In dieser Folge vom Thinkpaeckchen wird tief in die große Kiste der verdrängten Kindheitstraumata gegriffen – direkt zwischen vergilbten Yps-Gimmicks, leeren Stickeralben und dem Schmerz, dass der Nachbarsjunge natürlich alles hatte.
Malices, Marcel, Shorty und Elvis begeben sich auf eine therapeutisch nur bedingt begleitete Reise zurück in die 80er und 90er – dorthin, wo Spielzeugkataloge noch als Literatur galten und man sich zu Weihnachten strategisch klüger aufstellen musste als ein Schachgroßmeister.

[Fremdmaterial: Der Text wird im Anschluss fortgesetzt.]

### config.mk
export PLATFORM = sky130hd
export DESIGN_NAME = input_conditioner_flat
export DESIGN_NICKNAME = d
export VERILOG_FILES = /design/src/rtl/input_conditioner_pkg.sv /design/src/rtl/input_conditioner_if.sv /design/src/rtl/debounce_vec.sv /design/src/rtl/input_conditioner.sv /design/src/flat_wrapper.sv
export SDC_FILE = /design/constraint.sdc
export NUM_CORES = 1
export LEC_CHECK = 0
export CORE_UTILIZATION = 25
export DETAILED_ROUTE_END_ITERATION = 12
export GPL_TIMING_DRIVEN = 0
export PLACE_DENSITY_LB_ADDON = 0.3
export SETUP_SLACK_MARGIN = 0.4
export SLEW_MARGIN = 5
export SYNTH_ARGS = -nofsm -noshare
export SYNTH_HDL_FRONTEND = slang
export SYNTH_SLANG_ARGS = --single-unit
### constraint.sdc
create_clock -name CLK -period 5.7 [get_ports CLK]
set_input_delay 0.57 -clock CLK [delete_from_list [all_inputs] [get_ports CLK]]
set_output_delay 0.57 -clock CLK [all_outputs]
set_load 0.02 [all_outputs]
### src/rtl/input_conditioner_pkg.sv
// Shared constants and helpers for the input conditioner (synchroniser, debounce, press pulses).
package input_conditioner_pkg;

  localparam int unsigned SYNC_STAGES_DEFAULT     = 2;
  localparam int unsigned DEBOUNCE_CYCLES_DEFAULT = 100000;
  localparam int unsigned REPEAT_CYCLES_DEFAULT   = 5000000;

  // Ceiling log2, floored at 1 so it can always size a counter.
  function automatic int unsigned clog2(input int unsigned value);
    int unsigned result;
    result = 0;
    for (int i = 0; i < 32; i++) begin
      if ((64'd1 << i) < 64'(value)) result = i + 1;
    end
    return (result == 0) ? 1 : result;
  endfunction

endpackage

### src/rtl/input_conditioner_if.sv
// Raw board inputs and conditioned outputs of the input conditioner, bundled as one interface.
interface input_conditioner_if #(
  parameter int unsigned N_DIPs = 16,
  parameter int unsigned N_PBs  = 3
);
  logic [N_DIPs-1:0] DIP_raw;
  logic [N_PBs-1:0]  PB_raw;
  logic [N_DIPs-1:0] DIP;
  logic [N_PBs-1:0]  PB;
  logic [N_PBs-1:0]  PB_pressed;
  logic              DIP_changed;

  modport master (
    output DIP_raw, PB_raw,
    input  DIP, PB, PB_pressed, DIP_changed
  );

  modport slave (
    input  DIP_raw, PB_raw,
    output DIP, PB, PB_pressed, DIP_changed
  );
endinterface

### src/rtl/debounce_vec.sv
// Synchroniser plus shared-counter debouncer for a vector of inputs; pulses changed on each update.
module debounce_vec
  import input_conditioner_pkg::*;
#(
  parameter int unsigned WIDTH           = 1,
  parameter int unsigned SYNC_STAGES     = SYNC_STAGES_DEFAULT,
  parameter int unsigned DEBOUNCE_CYCLES = DEBOUNCE_CYCLES_DEFAULT
) (
  input  logic             clk,
  input  logic             rst_n,
  input  logic [WIDTH-1:0] raw,
  output logic [WIDTH-1:0] stable,
  output logic             changed
);

  localparam int unsigned     CNT_W    = clog2(DEBOUNCE_CYCLES + 1);
  localparam logic [CNT_W-1:0] CNT_LAST = CNT_W'(DEBOUNCE_CYCLES - 1);

  logic [SYNC_STAGES-1:0][WIDTH-1:0] sync_q;
  logic [WIDTH-1:0]                  sync;
  logic [WIDTH-1:0]                  sync_prev_q;
  logic [WIDTH-1:0]                  stable_q, stable_d;
  logic [CNT_W-1:0]                  cnt_q, cnt_d;
  logic                              changed_q, changed_d;

  assign sync    = sync_q[SYNC_STAGES-1];
  assign stable  = stable_q;
  assign changed = changed_q;

  always_ff @(posedge clk or negedge rst_n) begin
    if (!rst_n) begin
      sync_q      <= '0;
      sync_prev_q <= '0;
      stable_q    <= '0;
      cnt_q       <= '0;
      changed_q   <= 1'b0;
    end else begin
      sync_q      <= {sync_q[SYNC_STAGES-2:0], raw};
      sync_prev_q <= sync;
      stable_q    <= stable_d;
      cnt_q       <= cnt_d;
      changed_q   <= changed_d;
    end
  end

  // Any bounce, or agreement with the held value, restarts the count; never wraps.
  always_comb begin
    cnt_d     = cnt_q;
    stable_d  = stable_q;
    changed_d = 1'b0;
    if (sync != sync_prev_q) begin
      cnt_d = '0;
    end else if (sync == stable_q) begin
      cnt_d = '0;
    end else if (cnt_q == CNT_LAST) begin
      stable_d  = sync;
      cnt_d     = '0;
      changed_d = 1'b1;
    end else begin
      cnt_d = cnt_q + 1'b1;
    end
  end

endmodule

### src/rtl/input_conditioner.sv
// Conditions DIP switches and pushbuttons: sync, debounce, press pulses, DIP change pulse.
// Define PB_AUTOREPEAT_EN to add periodic PB_pressed pulses while a button is held.
module input_conditioner
  import input_conditioner_pkg::*;
#(
  parameter int unsigned N_DIPs          = 16,
  parameter int unsigned N_PBs           = 3,
  parameter int unsigned SYNC_STAGES     = SYNC_STAGES_DEFAULT,
  parameter int unsigned DEBOUNCE_CYCLES = DEBOUNCE_CYCLES_DEFAULT,
  parameter int unsigned REPEAT_CYCLES   = REPEAT_CYCLES_DEFAULT
) (
  input  logic                CLK,
  input  logic                RESET,
  input_conditioner_if.slave  bus
);

  if (SYNC_STAGES < 2 || SYNC_STAGES > 4 || DEBOUNCE_CYCLES == 0 || REPEAT_CYCLES == 0)
  begin : g_param_check
    $error("input_conditioner: parameter out of range");
  end

  logic [N_PBs-1:0] pb_stable;
  logic [N_PBs-1:0] pb_changed;
  logic [N_PBs-1:0] pb_press;

  debounce_vec #(
    .WIDTH           (N_DIPs),
    .SYNC_STAGES     (SYNC_STAGES),
    .DEBOUNCE_CYCLES (DEBOUNCE_CYCLES)
  ) u_dip (
    .clk     (CLK),
    .rst_n   (RESET),
    .raw     (bus.DIP_raw),
    .stable  (bus.DIP),
    .changed (bus.DIP_changed)
  );

  for (genvar i = 0; i < N_PBs; i++) begin : g_pb
    debounce_vec #(
      .WIDTH           (1),
      .SYNC_STAGES     (SYNC_STAGES),
      .DEBOUNCE_CYCLES (DEBOUNCE_CYCLES)
    ) u_pb (
      .clk     (CLK),
      .rst_n   (RESET),
      .raw     (bus.PB_raw[i]),
      .stable  (pb_stable[i]),
      .changed (pb_changed[i])
    );
  end

  // A change that leaves the button at 1 is a press; releases are silent.
  assign pb_press = pb_changed & pb_stable;
  assign bus.PB   = pb_stable;

`ifdef PB_AUTOREPEAT_EN
  localparam int unsigned      RPT_W    = clog2(REPEAT_CYCLES);
  localparam logic [RPT_W-1:0] RPT_LAST = RPT_W'(REPEAT_CYCLES - 1);

  logic [N_PBs-1:0][RPT_W-1:0] rpt_cnt_q, rpt_cnt_d;
  logic [N_PBs-1:0]            rpt_pulse_q, rpt_pulse_d;

  always_ff @(posedge CLK or negedge RESET) begin
    if (!RESET) begin
      rpt_cnt_q   <= '0;
      rpt_pulse_q <= '0;
    end else begin
      rpt_cnt_q   <= rpt_cnt_d;
      rpt_pulse_q <= rpt_pulse_d;
    end
  end

  always_comb begin
    rpt_cnt_d   = rpt_cnt_q;
    rpt_pulse_d = '0;
    for (int i = 0; i < N_PBs; i++) begin
      if (!pb_stable[i]) begin
        rpt_cnt_d[i] = '0;
      end else if (rpt_cnt_q[i] == RPT_LAST) begin
        rpt_cnt_d[i]   = '0;
        rpt_pulse_d[i] = 1'b1;
      end else begin
        rpt_cnt_d[i] = rpt_cnt_q[i] + 1'b1;
      end
    end
  end

  // Mask a repeat that would land in the cycle the button reads released.
  assign bus.PB_pressed = pb_press | (rpt_pulse_q & pb_stable);
`else
  assign bus.PB_pressed = pb_press;
`endif

endmodule

### src/flat_wrapper.sv
// flat-port wrapper written by rule: the top's interface ports become plain ports
module input_conditioner_flat import input_conditioner_pkg::*;
#(
  parameter int unsigned N_DIPs          = 16,
  parameter int unsigned N_PBs           = 3,
  parameter int unsigned SYNC_STAGES     = SYNC_STAGES_DEFAULT,
  parameter int unsigned DEBOUNCE_CYCLES = DEBOUNCE_CYCLES_DEFAULT,
  parameter int unsigned REPEAT_CYCLES   = REPEAT_CYCLES_DEFAULT
)
  (CLK, RESET, bus_DIP_raw, bus_PB_raw, bus_DIP, bus_PB, bus_PB_pressed, bus_DIP_changed);
  input_conditioner_if #(.N_DIPs(N_DIPs), .N_PBs(N_PBs)) bus_i ();
  input  logic CLK;
  input  logic RESET;
  input wire logic [$bits(bus_i.DIP_raw)-1:0] bus_DIP_raw;
  input wire logic [$bits(bus_i.PB_raw)-1:0] bus_PB_raw;
  output wire logic [$bits(bus_i.DIP)-1:0] bus_DIP;
  output wire logic [$bits(bus_i.PB)-1:0] bus_PB;
  output wire logic [$bits(bus_i.PB_pressed)-1:0] bus_PB_pressed;
  output wire logic [$bits(bus_i.DIP_changed)-1:0] bus_DIP_changed;
  assign bus_i.DIP_raw = bus_DIP_raw;
  assign bus_i.PB_raw = bus_PB_raw;
  assign bus_DIP = bus_i.DIP;
  assign bus_PB = bus_i.PB;
  assign bus_PB_pressed = bus_i.PB_pressed;
  assign bus_DIP_changed = bus_i.DIP_changed;
  input_conditioner #(.N_DIPs(N_DIPs), .N_PBs(N_PBs), .SYNC_STAGES(SYNC_STAGES), .DEBOUNCE_CYCLES(DEBOUNCE_CYCLES), .REPEAT_CYCLES(REPEAT_CYCLES)) u_core (.CLK(CLK), .RESET(RESET), .bus(bus_i));
endmodule
After elaboration in Yosys (flattened, before gate mapping). Cells that the tools add are included.

Output and inout port bits: 23. Memory bits (read-only): 0. Memories kept: 0. Bits of input ports: 21. Flip-flop bits (word level): 148. Logic and storage cells: 77. Memory bits (writable): 0. Bits in latches: 0.

Bitwise gates (word level): 9. Shifts and indexed selects: 0. Add/sub/neg operators: 4. Div/mod/pow operators: 0. Multiply operators: 0. Reduce and logical (&&, ||, !) cells: 4. Multiplexer cells: 24. Eq/ne operators: 12. Magnitude comparators: 0.

Operator list (number): two-way mux 17 bit (12); adder 17 x 1 -> 17 bit (second input constant) (4); equality test 17 bit (second input constant) (4); equality test 16 bit (1); inequality test 16 bit (1); two-way mux 1 bit (12); AND reduction 3 bit (4); NOT 1 bit (8); AND 3 bit (1); equality test 1 bit (3); inequality test 1 bit (3).

Logic depth before layout (Yosys ltp).
Depth in word-level cells: 4. Depth in mapped cells: 7. Depth with buffers taken out: 6.

By module. From an unflattened synthesis, not the netlist that was laid out.

Cells, all modules: 527. Area, all modules: 6274.8 µm².

Modules (own cells, without submodules): debounce_vec (u_core.g_pb[0].u_pb ...) (seq. area each 550.5 µm², cells an instance 103, instances 3, area an instance 1056.0 µm²); debounce_vec (u_core.u_dip) (seq. area each 2052.0 µm², cells an instance 215, instances 1, area an instance 3088.0 µm²); input_conditioner (seq. area each 0.0 µm², cells an instance 3, instances 1, area an instance 18.8 µm²).

Worst setup path before layout. Ideal clock, no wire load.

Kind: register -> register. Start point: register u_core.u_dip.cnt_q[12]. End point: register u_core.u_dip.stable_q[10] (netlist: u_core.u_dip.stable[10]). Path slack: 3.348 ns. Data arrival time: 2.227 ns. Period minus slack after synthesis: 2.352 ns. Library setup time: 0.125 ns. Stages on the path, launching flop included: 7. Path buffers: 1. Required time: 5.575 ns. Cells stage by stage: dfrtp_1 -> or4b_1 -> or4_4 -> nor3_4 -> nand3_4 -> buf_6 -> mux2_4.

Cells in the longest elaborated chain, start to end: 2.

RTL lines: start, declared (line debounce_vec.sv:23) `logic [CNT_W-1:0] cnt_q, cnt_d;`; start signal, assigned (line debounce_vec.sv:41) `cnt_q <= cnt_d;`; equality test 17 bit (line debounce_vec.sv:55) `end else if (cnt_q == CNT_LAST) begin`; AND reduction 3 bit (no source line); end signal, assigned (line debounce_vec.sv:40) `stable_q <= stable_d;`; end, declared (line debounce_vec.sv:22) `logic [WIDTH-1:0] stable_q, stable_d;`.

Every way passes these cells. A chain may end at the register's enable or synchronous reset.

Worst setup path after layout.
Start point: register u_core.u_dip.cnt_q[12]. End point: register u_core.u_dip.cnt_q[12].

Cells in the longest elaborated chain, start to end: 4. Elaborated cells between the ends (all ways): 5. Classes of those cells: add/sub (1); eq/ne (1); mux (3).

RTL lines: adder 17 x 1 -> 17 bit or equality test 17 bit (tied branches) (line debounce_vec.sv:60, debounce_vec.sv:55); two-way mux 17 bit * (line debounce_vec.sv:55); two-way mux 17 bit * (line debounce_vec.sv:53) `end else if (sync == stable_q) begin`; two-way mux 17 bit * (line debounce_vec.sv:51) `if (sync != sync_prev_q) begin`; named net u_core.u_dip.cnt_d[12] (line debounce_vec.sv:23).

Mark *: on every way through the listed nets, which the timed path passes. The rest lies on a longest branch.

==> flow_summary.json <==
{
  "slew_violations": 0,
  "synth_ff_type": "dfrtp_1",
  "drive_above_1_share_pct": 10.2,
  "rsz0062_at_grt": "false",
  "synth_compound_area_share_pct": 0.251,
  "fin_area_mm2": 0.00745,
  "nets": 590,
  "place_area_mm2": 0.00684,
  "synthMuxAreaShare_pct": 4.20,
  "yosys.area_share.xor_xnor_pct": 13.5,
  "n_fill_cell": 2359,
  "period_needed_ns": 2.52,
  "pwr-share-seq_pct": 46.8,
  "endpoint_kind": "flop",
  "synth.distinct_cells": 32,
  "path_max_fanout": 10,
  "vias": 3718,
  "hold_violations": 0,
  "die_x_um": 157,
  "portBuffers": 43,
  "antenna_left": 0,
  "via_per_inst": 4.15,
  "clock_path_buffers": 2,
  "diodes": 0,
  "syn_area_mm2": 0.00598,
  "hold_path.class": "primary input to async pin",
  "yosys-top-cells-area": "dfrtp_1, xor2_1, xnor2_1, nor2_1, mux2_4",
  "drc_errors": 0,
  "dpl.cell_count": 865,
  "ir_drop_uv": 158,
  "cts_tree": "yes",
  "rows": 56,
  "power_w": 0.00233,
  "wl_mm": 11.1,
  "start_kind": "flop",
  "p_switching_w": 0.000496,
  "start_util_pct": 25.5,
  "powerDensity_mw_per_mm2": 312,
  "grt_pass1_vias": 3896,
  "seq_area_mm2": 0.00370,
  "critPathKind": "flop to flop",
  "synth_edf_count": 0,
  "switching_share_pct": 21.3,
  "post-route-period-util_pct": 44.2,
  "die_h_um": 157,
  "ctsResizeCount": 0,
  "ys_ff_latch": 148,
  "wl_per_cell_um": 12.4,
  "post_cts_buffers": 0,
  "routabilityCongestion": 0.792,
  "root_buffer": "clkbuf_16",
  "holdBufCountCts": 0,
  "drv_cap": 0,
  "cts_buffers": 17,
  "synth_seq_area_share_pct": 61.9,
  "fmax_mhz": 397,
  "cts_htree_levels": 4,
  "synthArstFlopShare_pct": 100,
  "p_int_w": 0.00183,
  "die_area_mm2": 0.0246,
  "grt_pass1_wl_mm": 19.3,
  "synth_adder_area_share_pct": 0.837,
  "multi_input_area_mm2": 0.00220,
  "p_comb_share_pct": 2.7,
  "fin_cells": 896,
  "status": "completed",
  "critical_path_arrival_ns": 2.82,
  "grt_use_total_pct": 10.3,
  "synth_common_cells": "dfrtp_1, nor2_1, xor2_1, xnor2_1, nand2_1",
  "setup_slack_ns": 3.18,
  "core_mm2": 0.0235,
  "synth_top_area_cell": "dfrtp_1",
  "leakage_nw": 3.13,
  "drt_first_iter_violations": 126,
  "syn_to_final_growth_pct": 24.6,
  "finClkSkew_ns": 0.00883,
  "clockPowerShare_pct": 50.4,
  "syn_area_per_cell_um2": 11.9,
  "worstMarginPinSlew_ns": 0.751,
  "netlist_instances": 502,
  "overflow": 0,
  "dp_hpwl_mm": 7.46,
  "cts.reportedPaths.clkPinSlew_ns": 0.06,
  "worstPathRequired_ns": 6.00,
  "syn_nets": 527,
  "finalSetupViolCount": 0,
  "synth_top_area_share_pct": 61.9,
  "yosysWarnings": 0,
  "synth_top_family_by_area": "simple AND/OR/NAND/NOR gates",
  "antenna_found_initial": 0,
  "drt_first_pass_iters": 4,
  "synthSimpleGateAreaFrac_pct": 18.0,
  "dpl_worst_slack_ns": 3.16,
  "maxSlewHeadroom_pct": 49.5,
  "ios": 44,
  "clk_latency_ns": 0.42,
  "numClockSinks": 148,
  "synth.most_common_cell": "dfrtp_1",
  "grt_max_degree": 84
}
[power by group through the flow]
| stage | registers (W) | logic [W] | clock network [W] |
|---|---|---|---|
| after floorplan | 0.00110 | 0.0000227 | 0 |
| after global placement | 0.00111 | 0.0000628 | 0 |
| after detailed placement | 0.00111 | 0.0000664 | 0 |
| after CTS | 0.00109 | 0.0000669 | 0.00122 |
| after global routing | 0.00109 | 0.0000733 | 0.00126 |
| final | 0.00109 | 0.0000635 | 0.00117 |
[registers in the layout (all words and copies together) (netlist names)]
register and count:
u_core.u_dip.sync 16, u_core.g_pb.u_pb.sync_q 3, u_core.g_pb.u_pb.cnt_q 51, u_core.g_pb.u_pb.changed 3
u_core.u_dip.sync_q 16, u_core.u_dip.sync_prev_q 16, u_core.g_pb.u_pb.sync 3, u_core.u_dip.cnt_q 17
u_core.u_dip.changed 1, u_core.u_dip.stable 16, u_core.g_pb.u_pb.stable 3, u_core.g_pb.u_pb.sync_prev_q 3
[area by class of cell]
class	count	share of cell area (%)
tap	319	5.36
inverter	7	0.353
multi-input combinational	338	29.5
sequential	148	49.7
buffer	9	0.722
clock inverter	12	2.42
timing repair buffer	44	6.16
clock buffer	19	5.81
[placed cells by master, fill, tap and decap left out, types with 3 or more instances in the layout]
cell               n
dfrtp_1          148
buf_4              3
clkinvlp_4         5
nand2_1           30
clkbuf_16         17
xnor2_1           42
nand3_1           28
clkdlybuf4s50_1   42
and3_1            11
xor2_1            50
nor4_1            10
nor2_1            87
and4_1             3
nand4_1           19
ha_1               4
and2_1             5
inv_1              7
nor3_1            15
clkbuf_1           6
mux2_4            10
bufinv_16          4
mux2_2             9
[metal layers]
metal | share of wire [%] | vias to the layer above | track usage (%)
li1 | - | 1812 | -
met1 | 48 | 1833 | 12.7
met2 | 46 | 54 | 16.2
met3 | 3.7 | 19 | 3.24
met4 | 1.8 | 0 | 4.72
met5 | 0 | - | 0
[cell families (layout without fill, tap and decap cells)]
logic type,Yosys count,after routing
mux,19,19
compound gates,3,3
buf+inv,16,91
flops,148,148
simple gates,220,220
fa+ha+maj,4,4
xor+xnor,92,92
[path summary, 6_finish.rpt]
path                                         start                             to  slack [ns]  depth (start not counted)
max                         u_core.u_dip.cnt_q[12]         u_core.u_dip.cnt_q[12]        3.18                          6
min                                          RESET         u_core.u_dip.stable[9]        0.21                          1
max in group asynchronous                    RESET  u_core.g_pb[0].u_pb.cnt_q[14]        4.70                          2
min reg2reg                u_core.u_dip.sync_q[11]          u_core.u_dip.sync[11]        0.35                          0
min in group CLK           u_core.u_dip.sync_q[11]          u_core.u_dip.sync[11]        0.35                          0
max reg2reg                 u_core.u_dip.cnt_q[12]         u_core.u_dip.cnt_q[12]        3.18                          6
[through the flow]
step                      util [%]  setup TNS [ns]  hold WS, ns
after floorplan                  -               0        0.274
after global placement        29.0         -262.96        0.335
after detailed placement      29.1               0        0.335
after CTS                     31.8               0        0.228
after global routing          31.8               0        0.259
final                         31.8               0        0.206
[worst max-delay path, stage by stage, from the launching register on]
cell,delay [ns]
dfrtp_1,0.42
or4b_1,0.54
or4_4,0.52
or3_1,0.39
nand3_1,0.20
buf_2,0.26
nor2_1,0.07
Power figures use the tool's default switching activity.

Es geht um ferngesteuerte Autos, die nie unter dem Baum lagen, Konsolen, die „vielleicht nächstes Jahr“ kommen sollten, und um diese eine Actionfigur, die irgendwie alle hatten… außer man selbst. Verdächtig.
Natürlich wird dabei schonungslos aufgearbeitet:
Warum Eltern damals der Meinung waren, dass „frische Luft“ ein adäquater Ersatz für ein Super Nintendo sei. Weshalb Batterien immer genau dann leer waren, wenn man ausnahmsweise mal etwas Cooles spielen durfte. Und wieso man Spielzeugkataloge heimlich behandelt hat wie andere Leute später Aktienportfolios.
Selbstironisch, nostalgisch und mit der emotionalen Reife von vier Nerds, die bis heute nicht ganz verkraftet haben, dass sie nie den (bitte beliebige Kindheitswunde einsetzen) bekommen haben.
Kurz gesagt:
Eine Folge über unerfüllte Plastikträume, pädagogisch fragwürdige Wunschzettel-Strategien und die Erkenntnis, dass man sich manche Dinge heute zwar kaufen kann – aber sie sich längst nicht mehr so magisch anfühlen wie im Quelle-Katalog von 1994.
Thinkpaeckchen eben: ein bisschen Therapie, viel Quatsch – und garantiert ohne Batterien inklusive.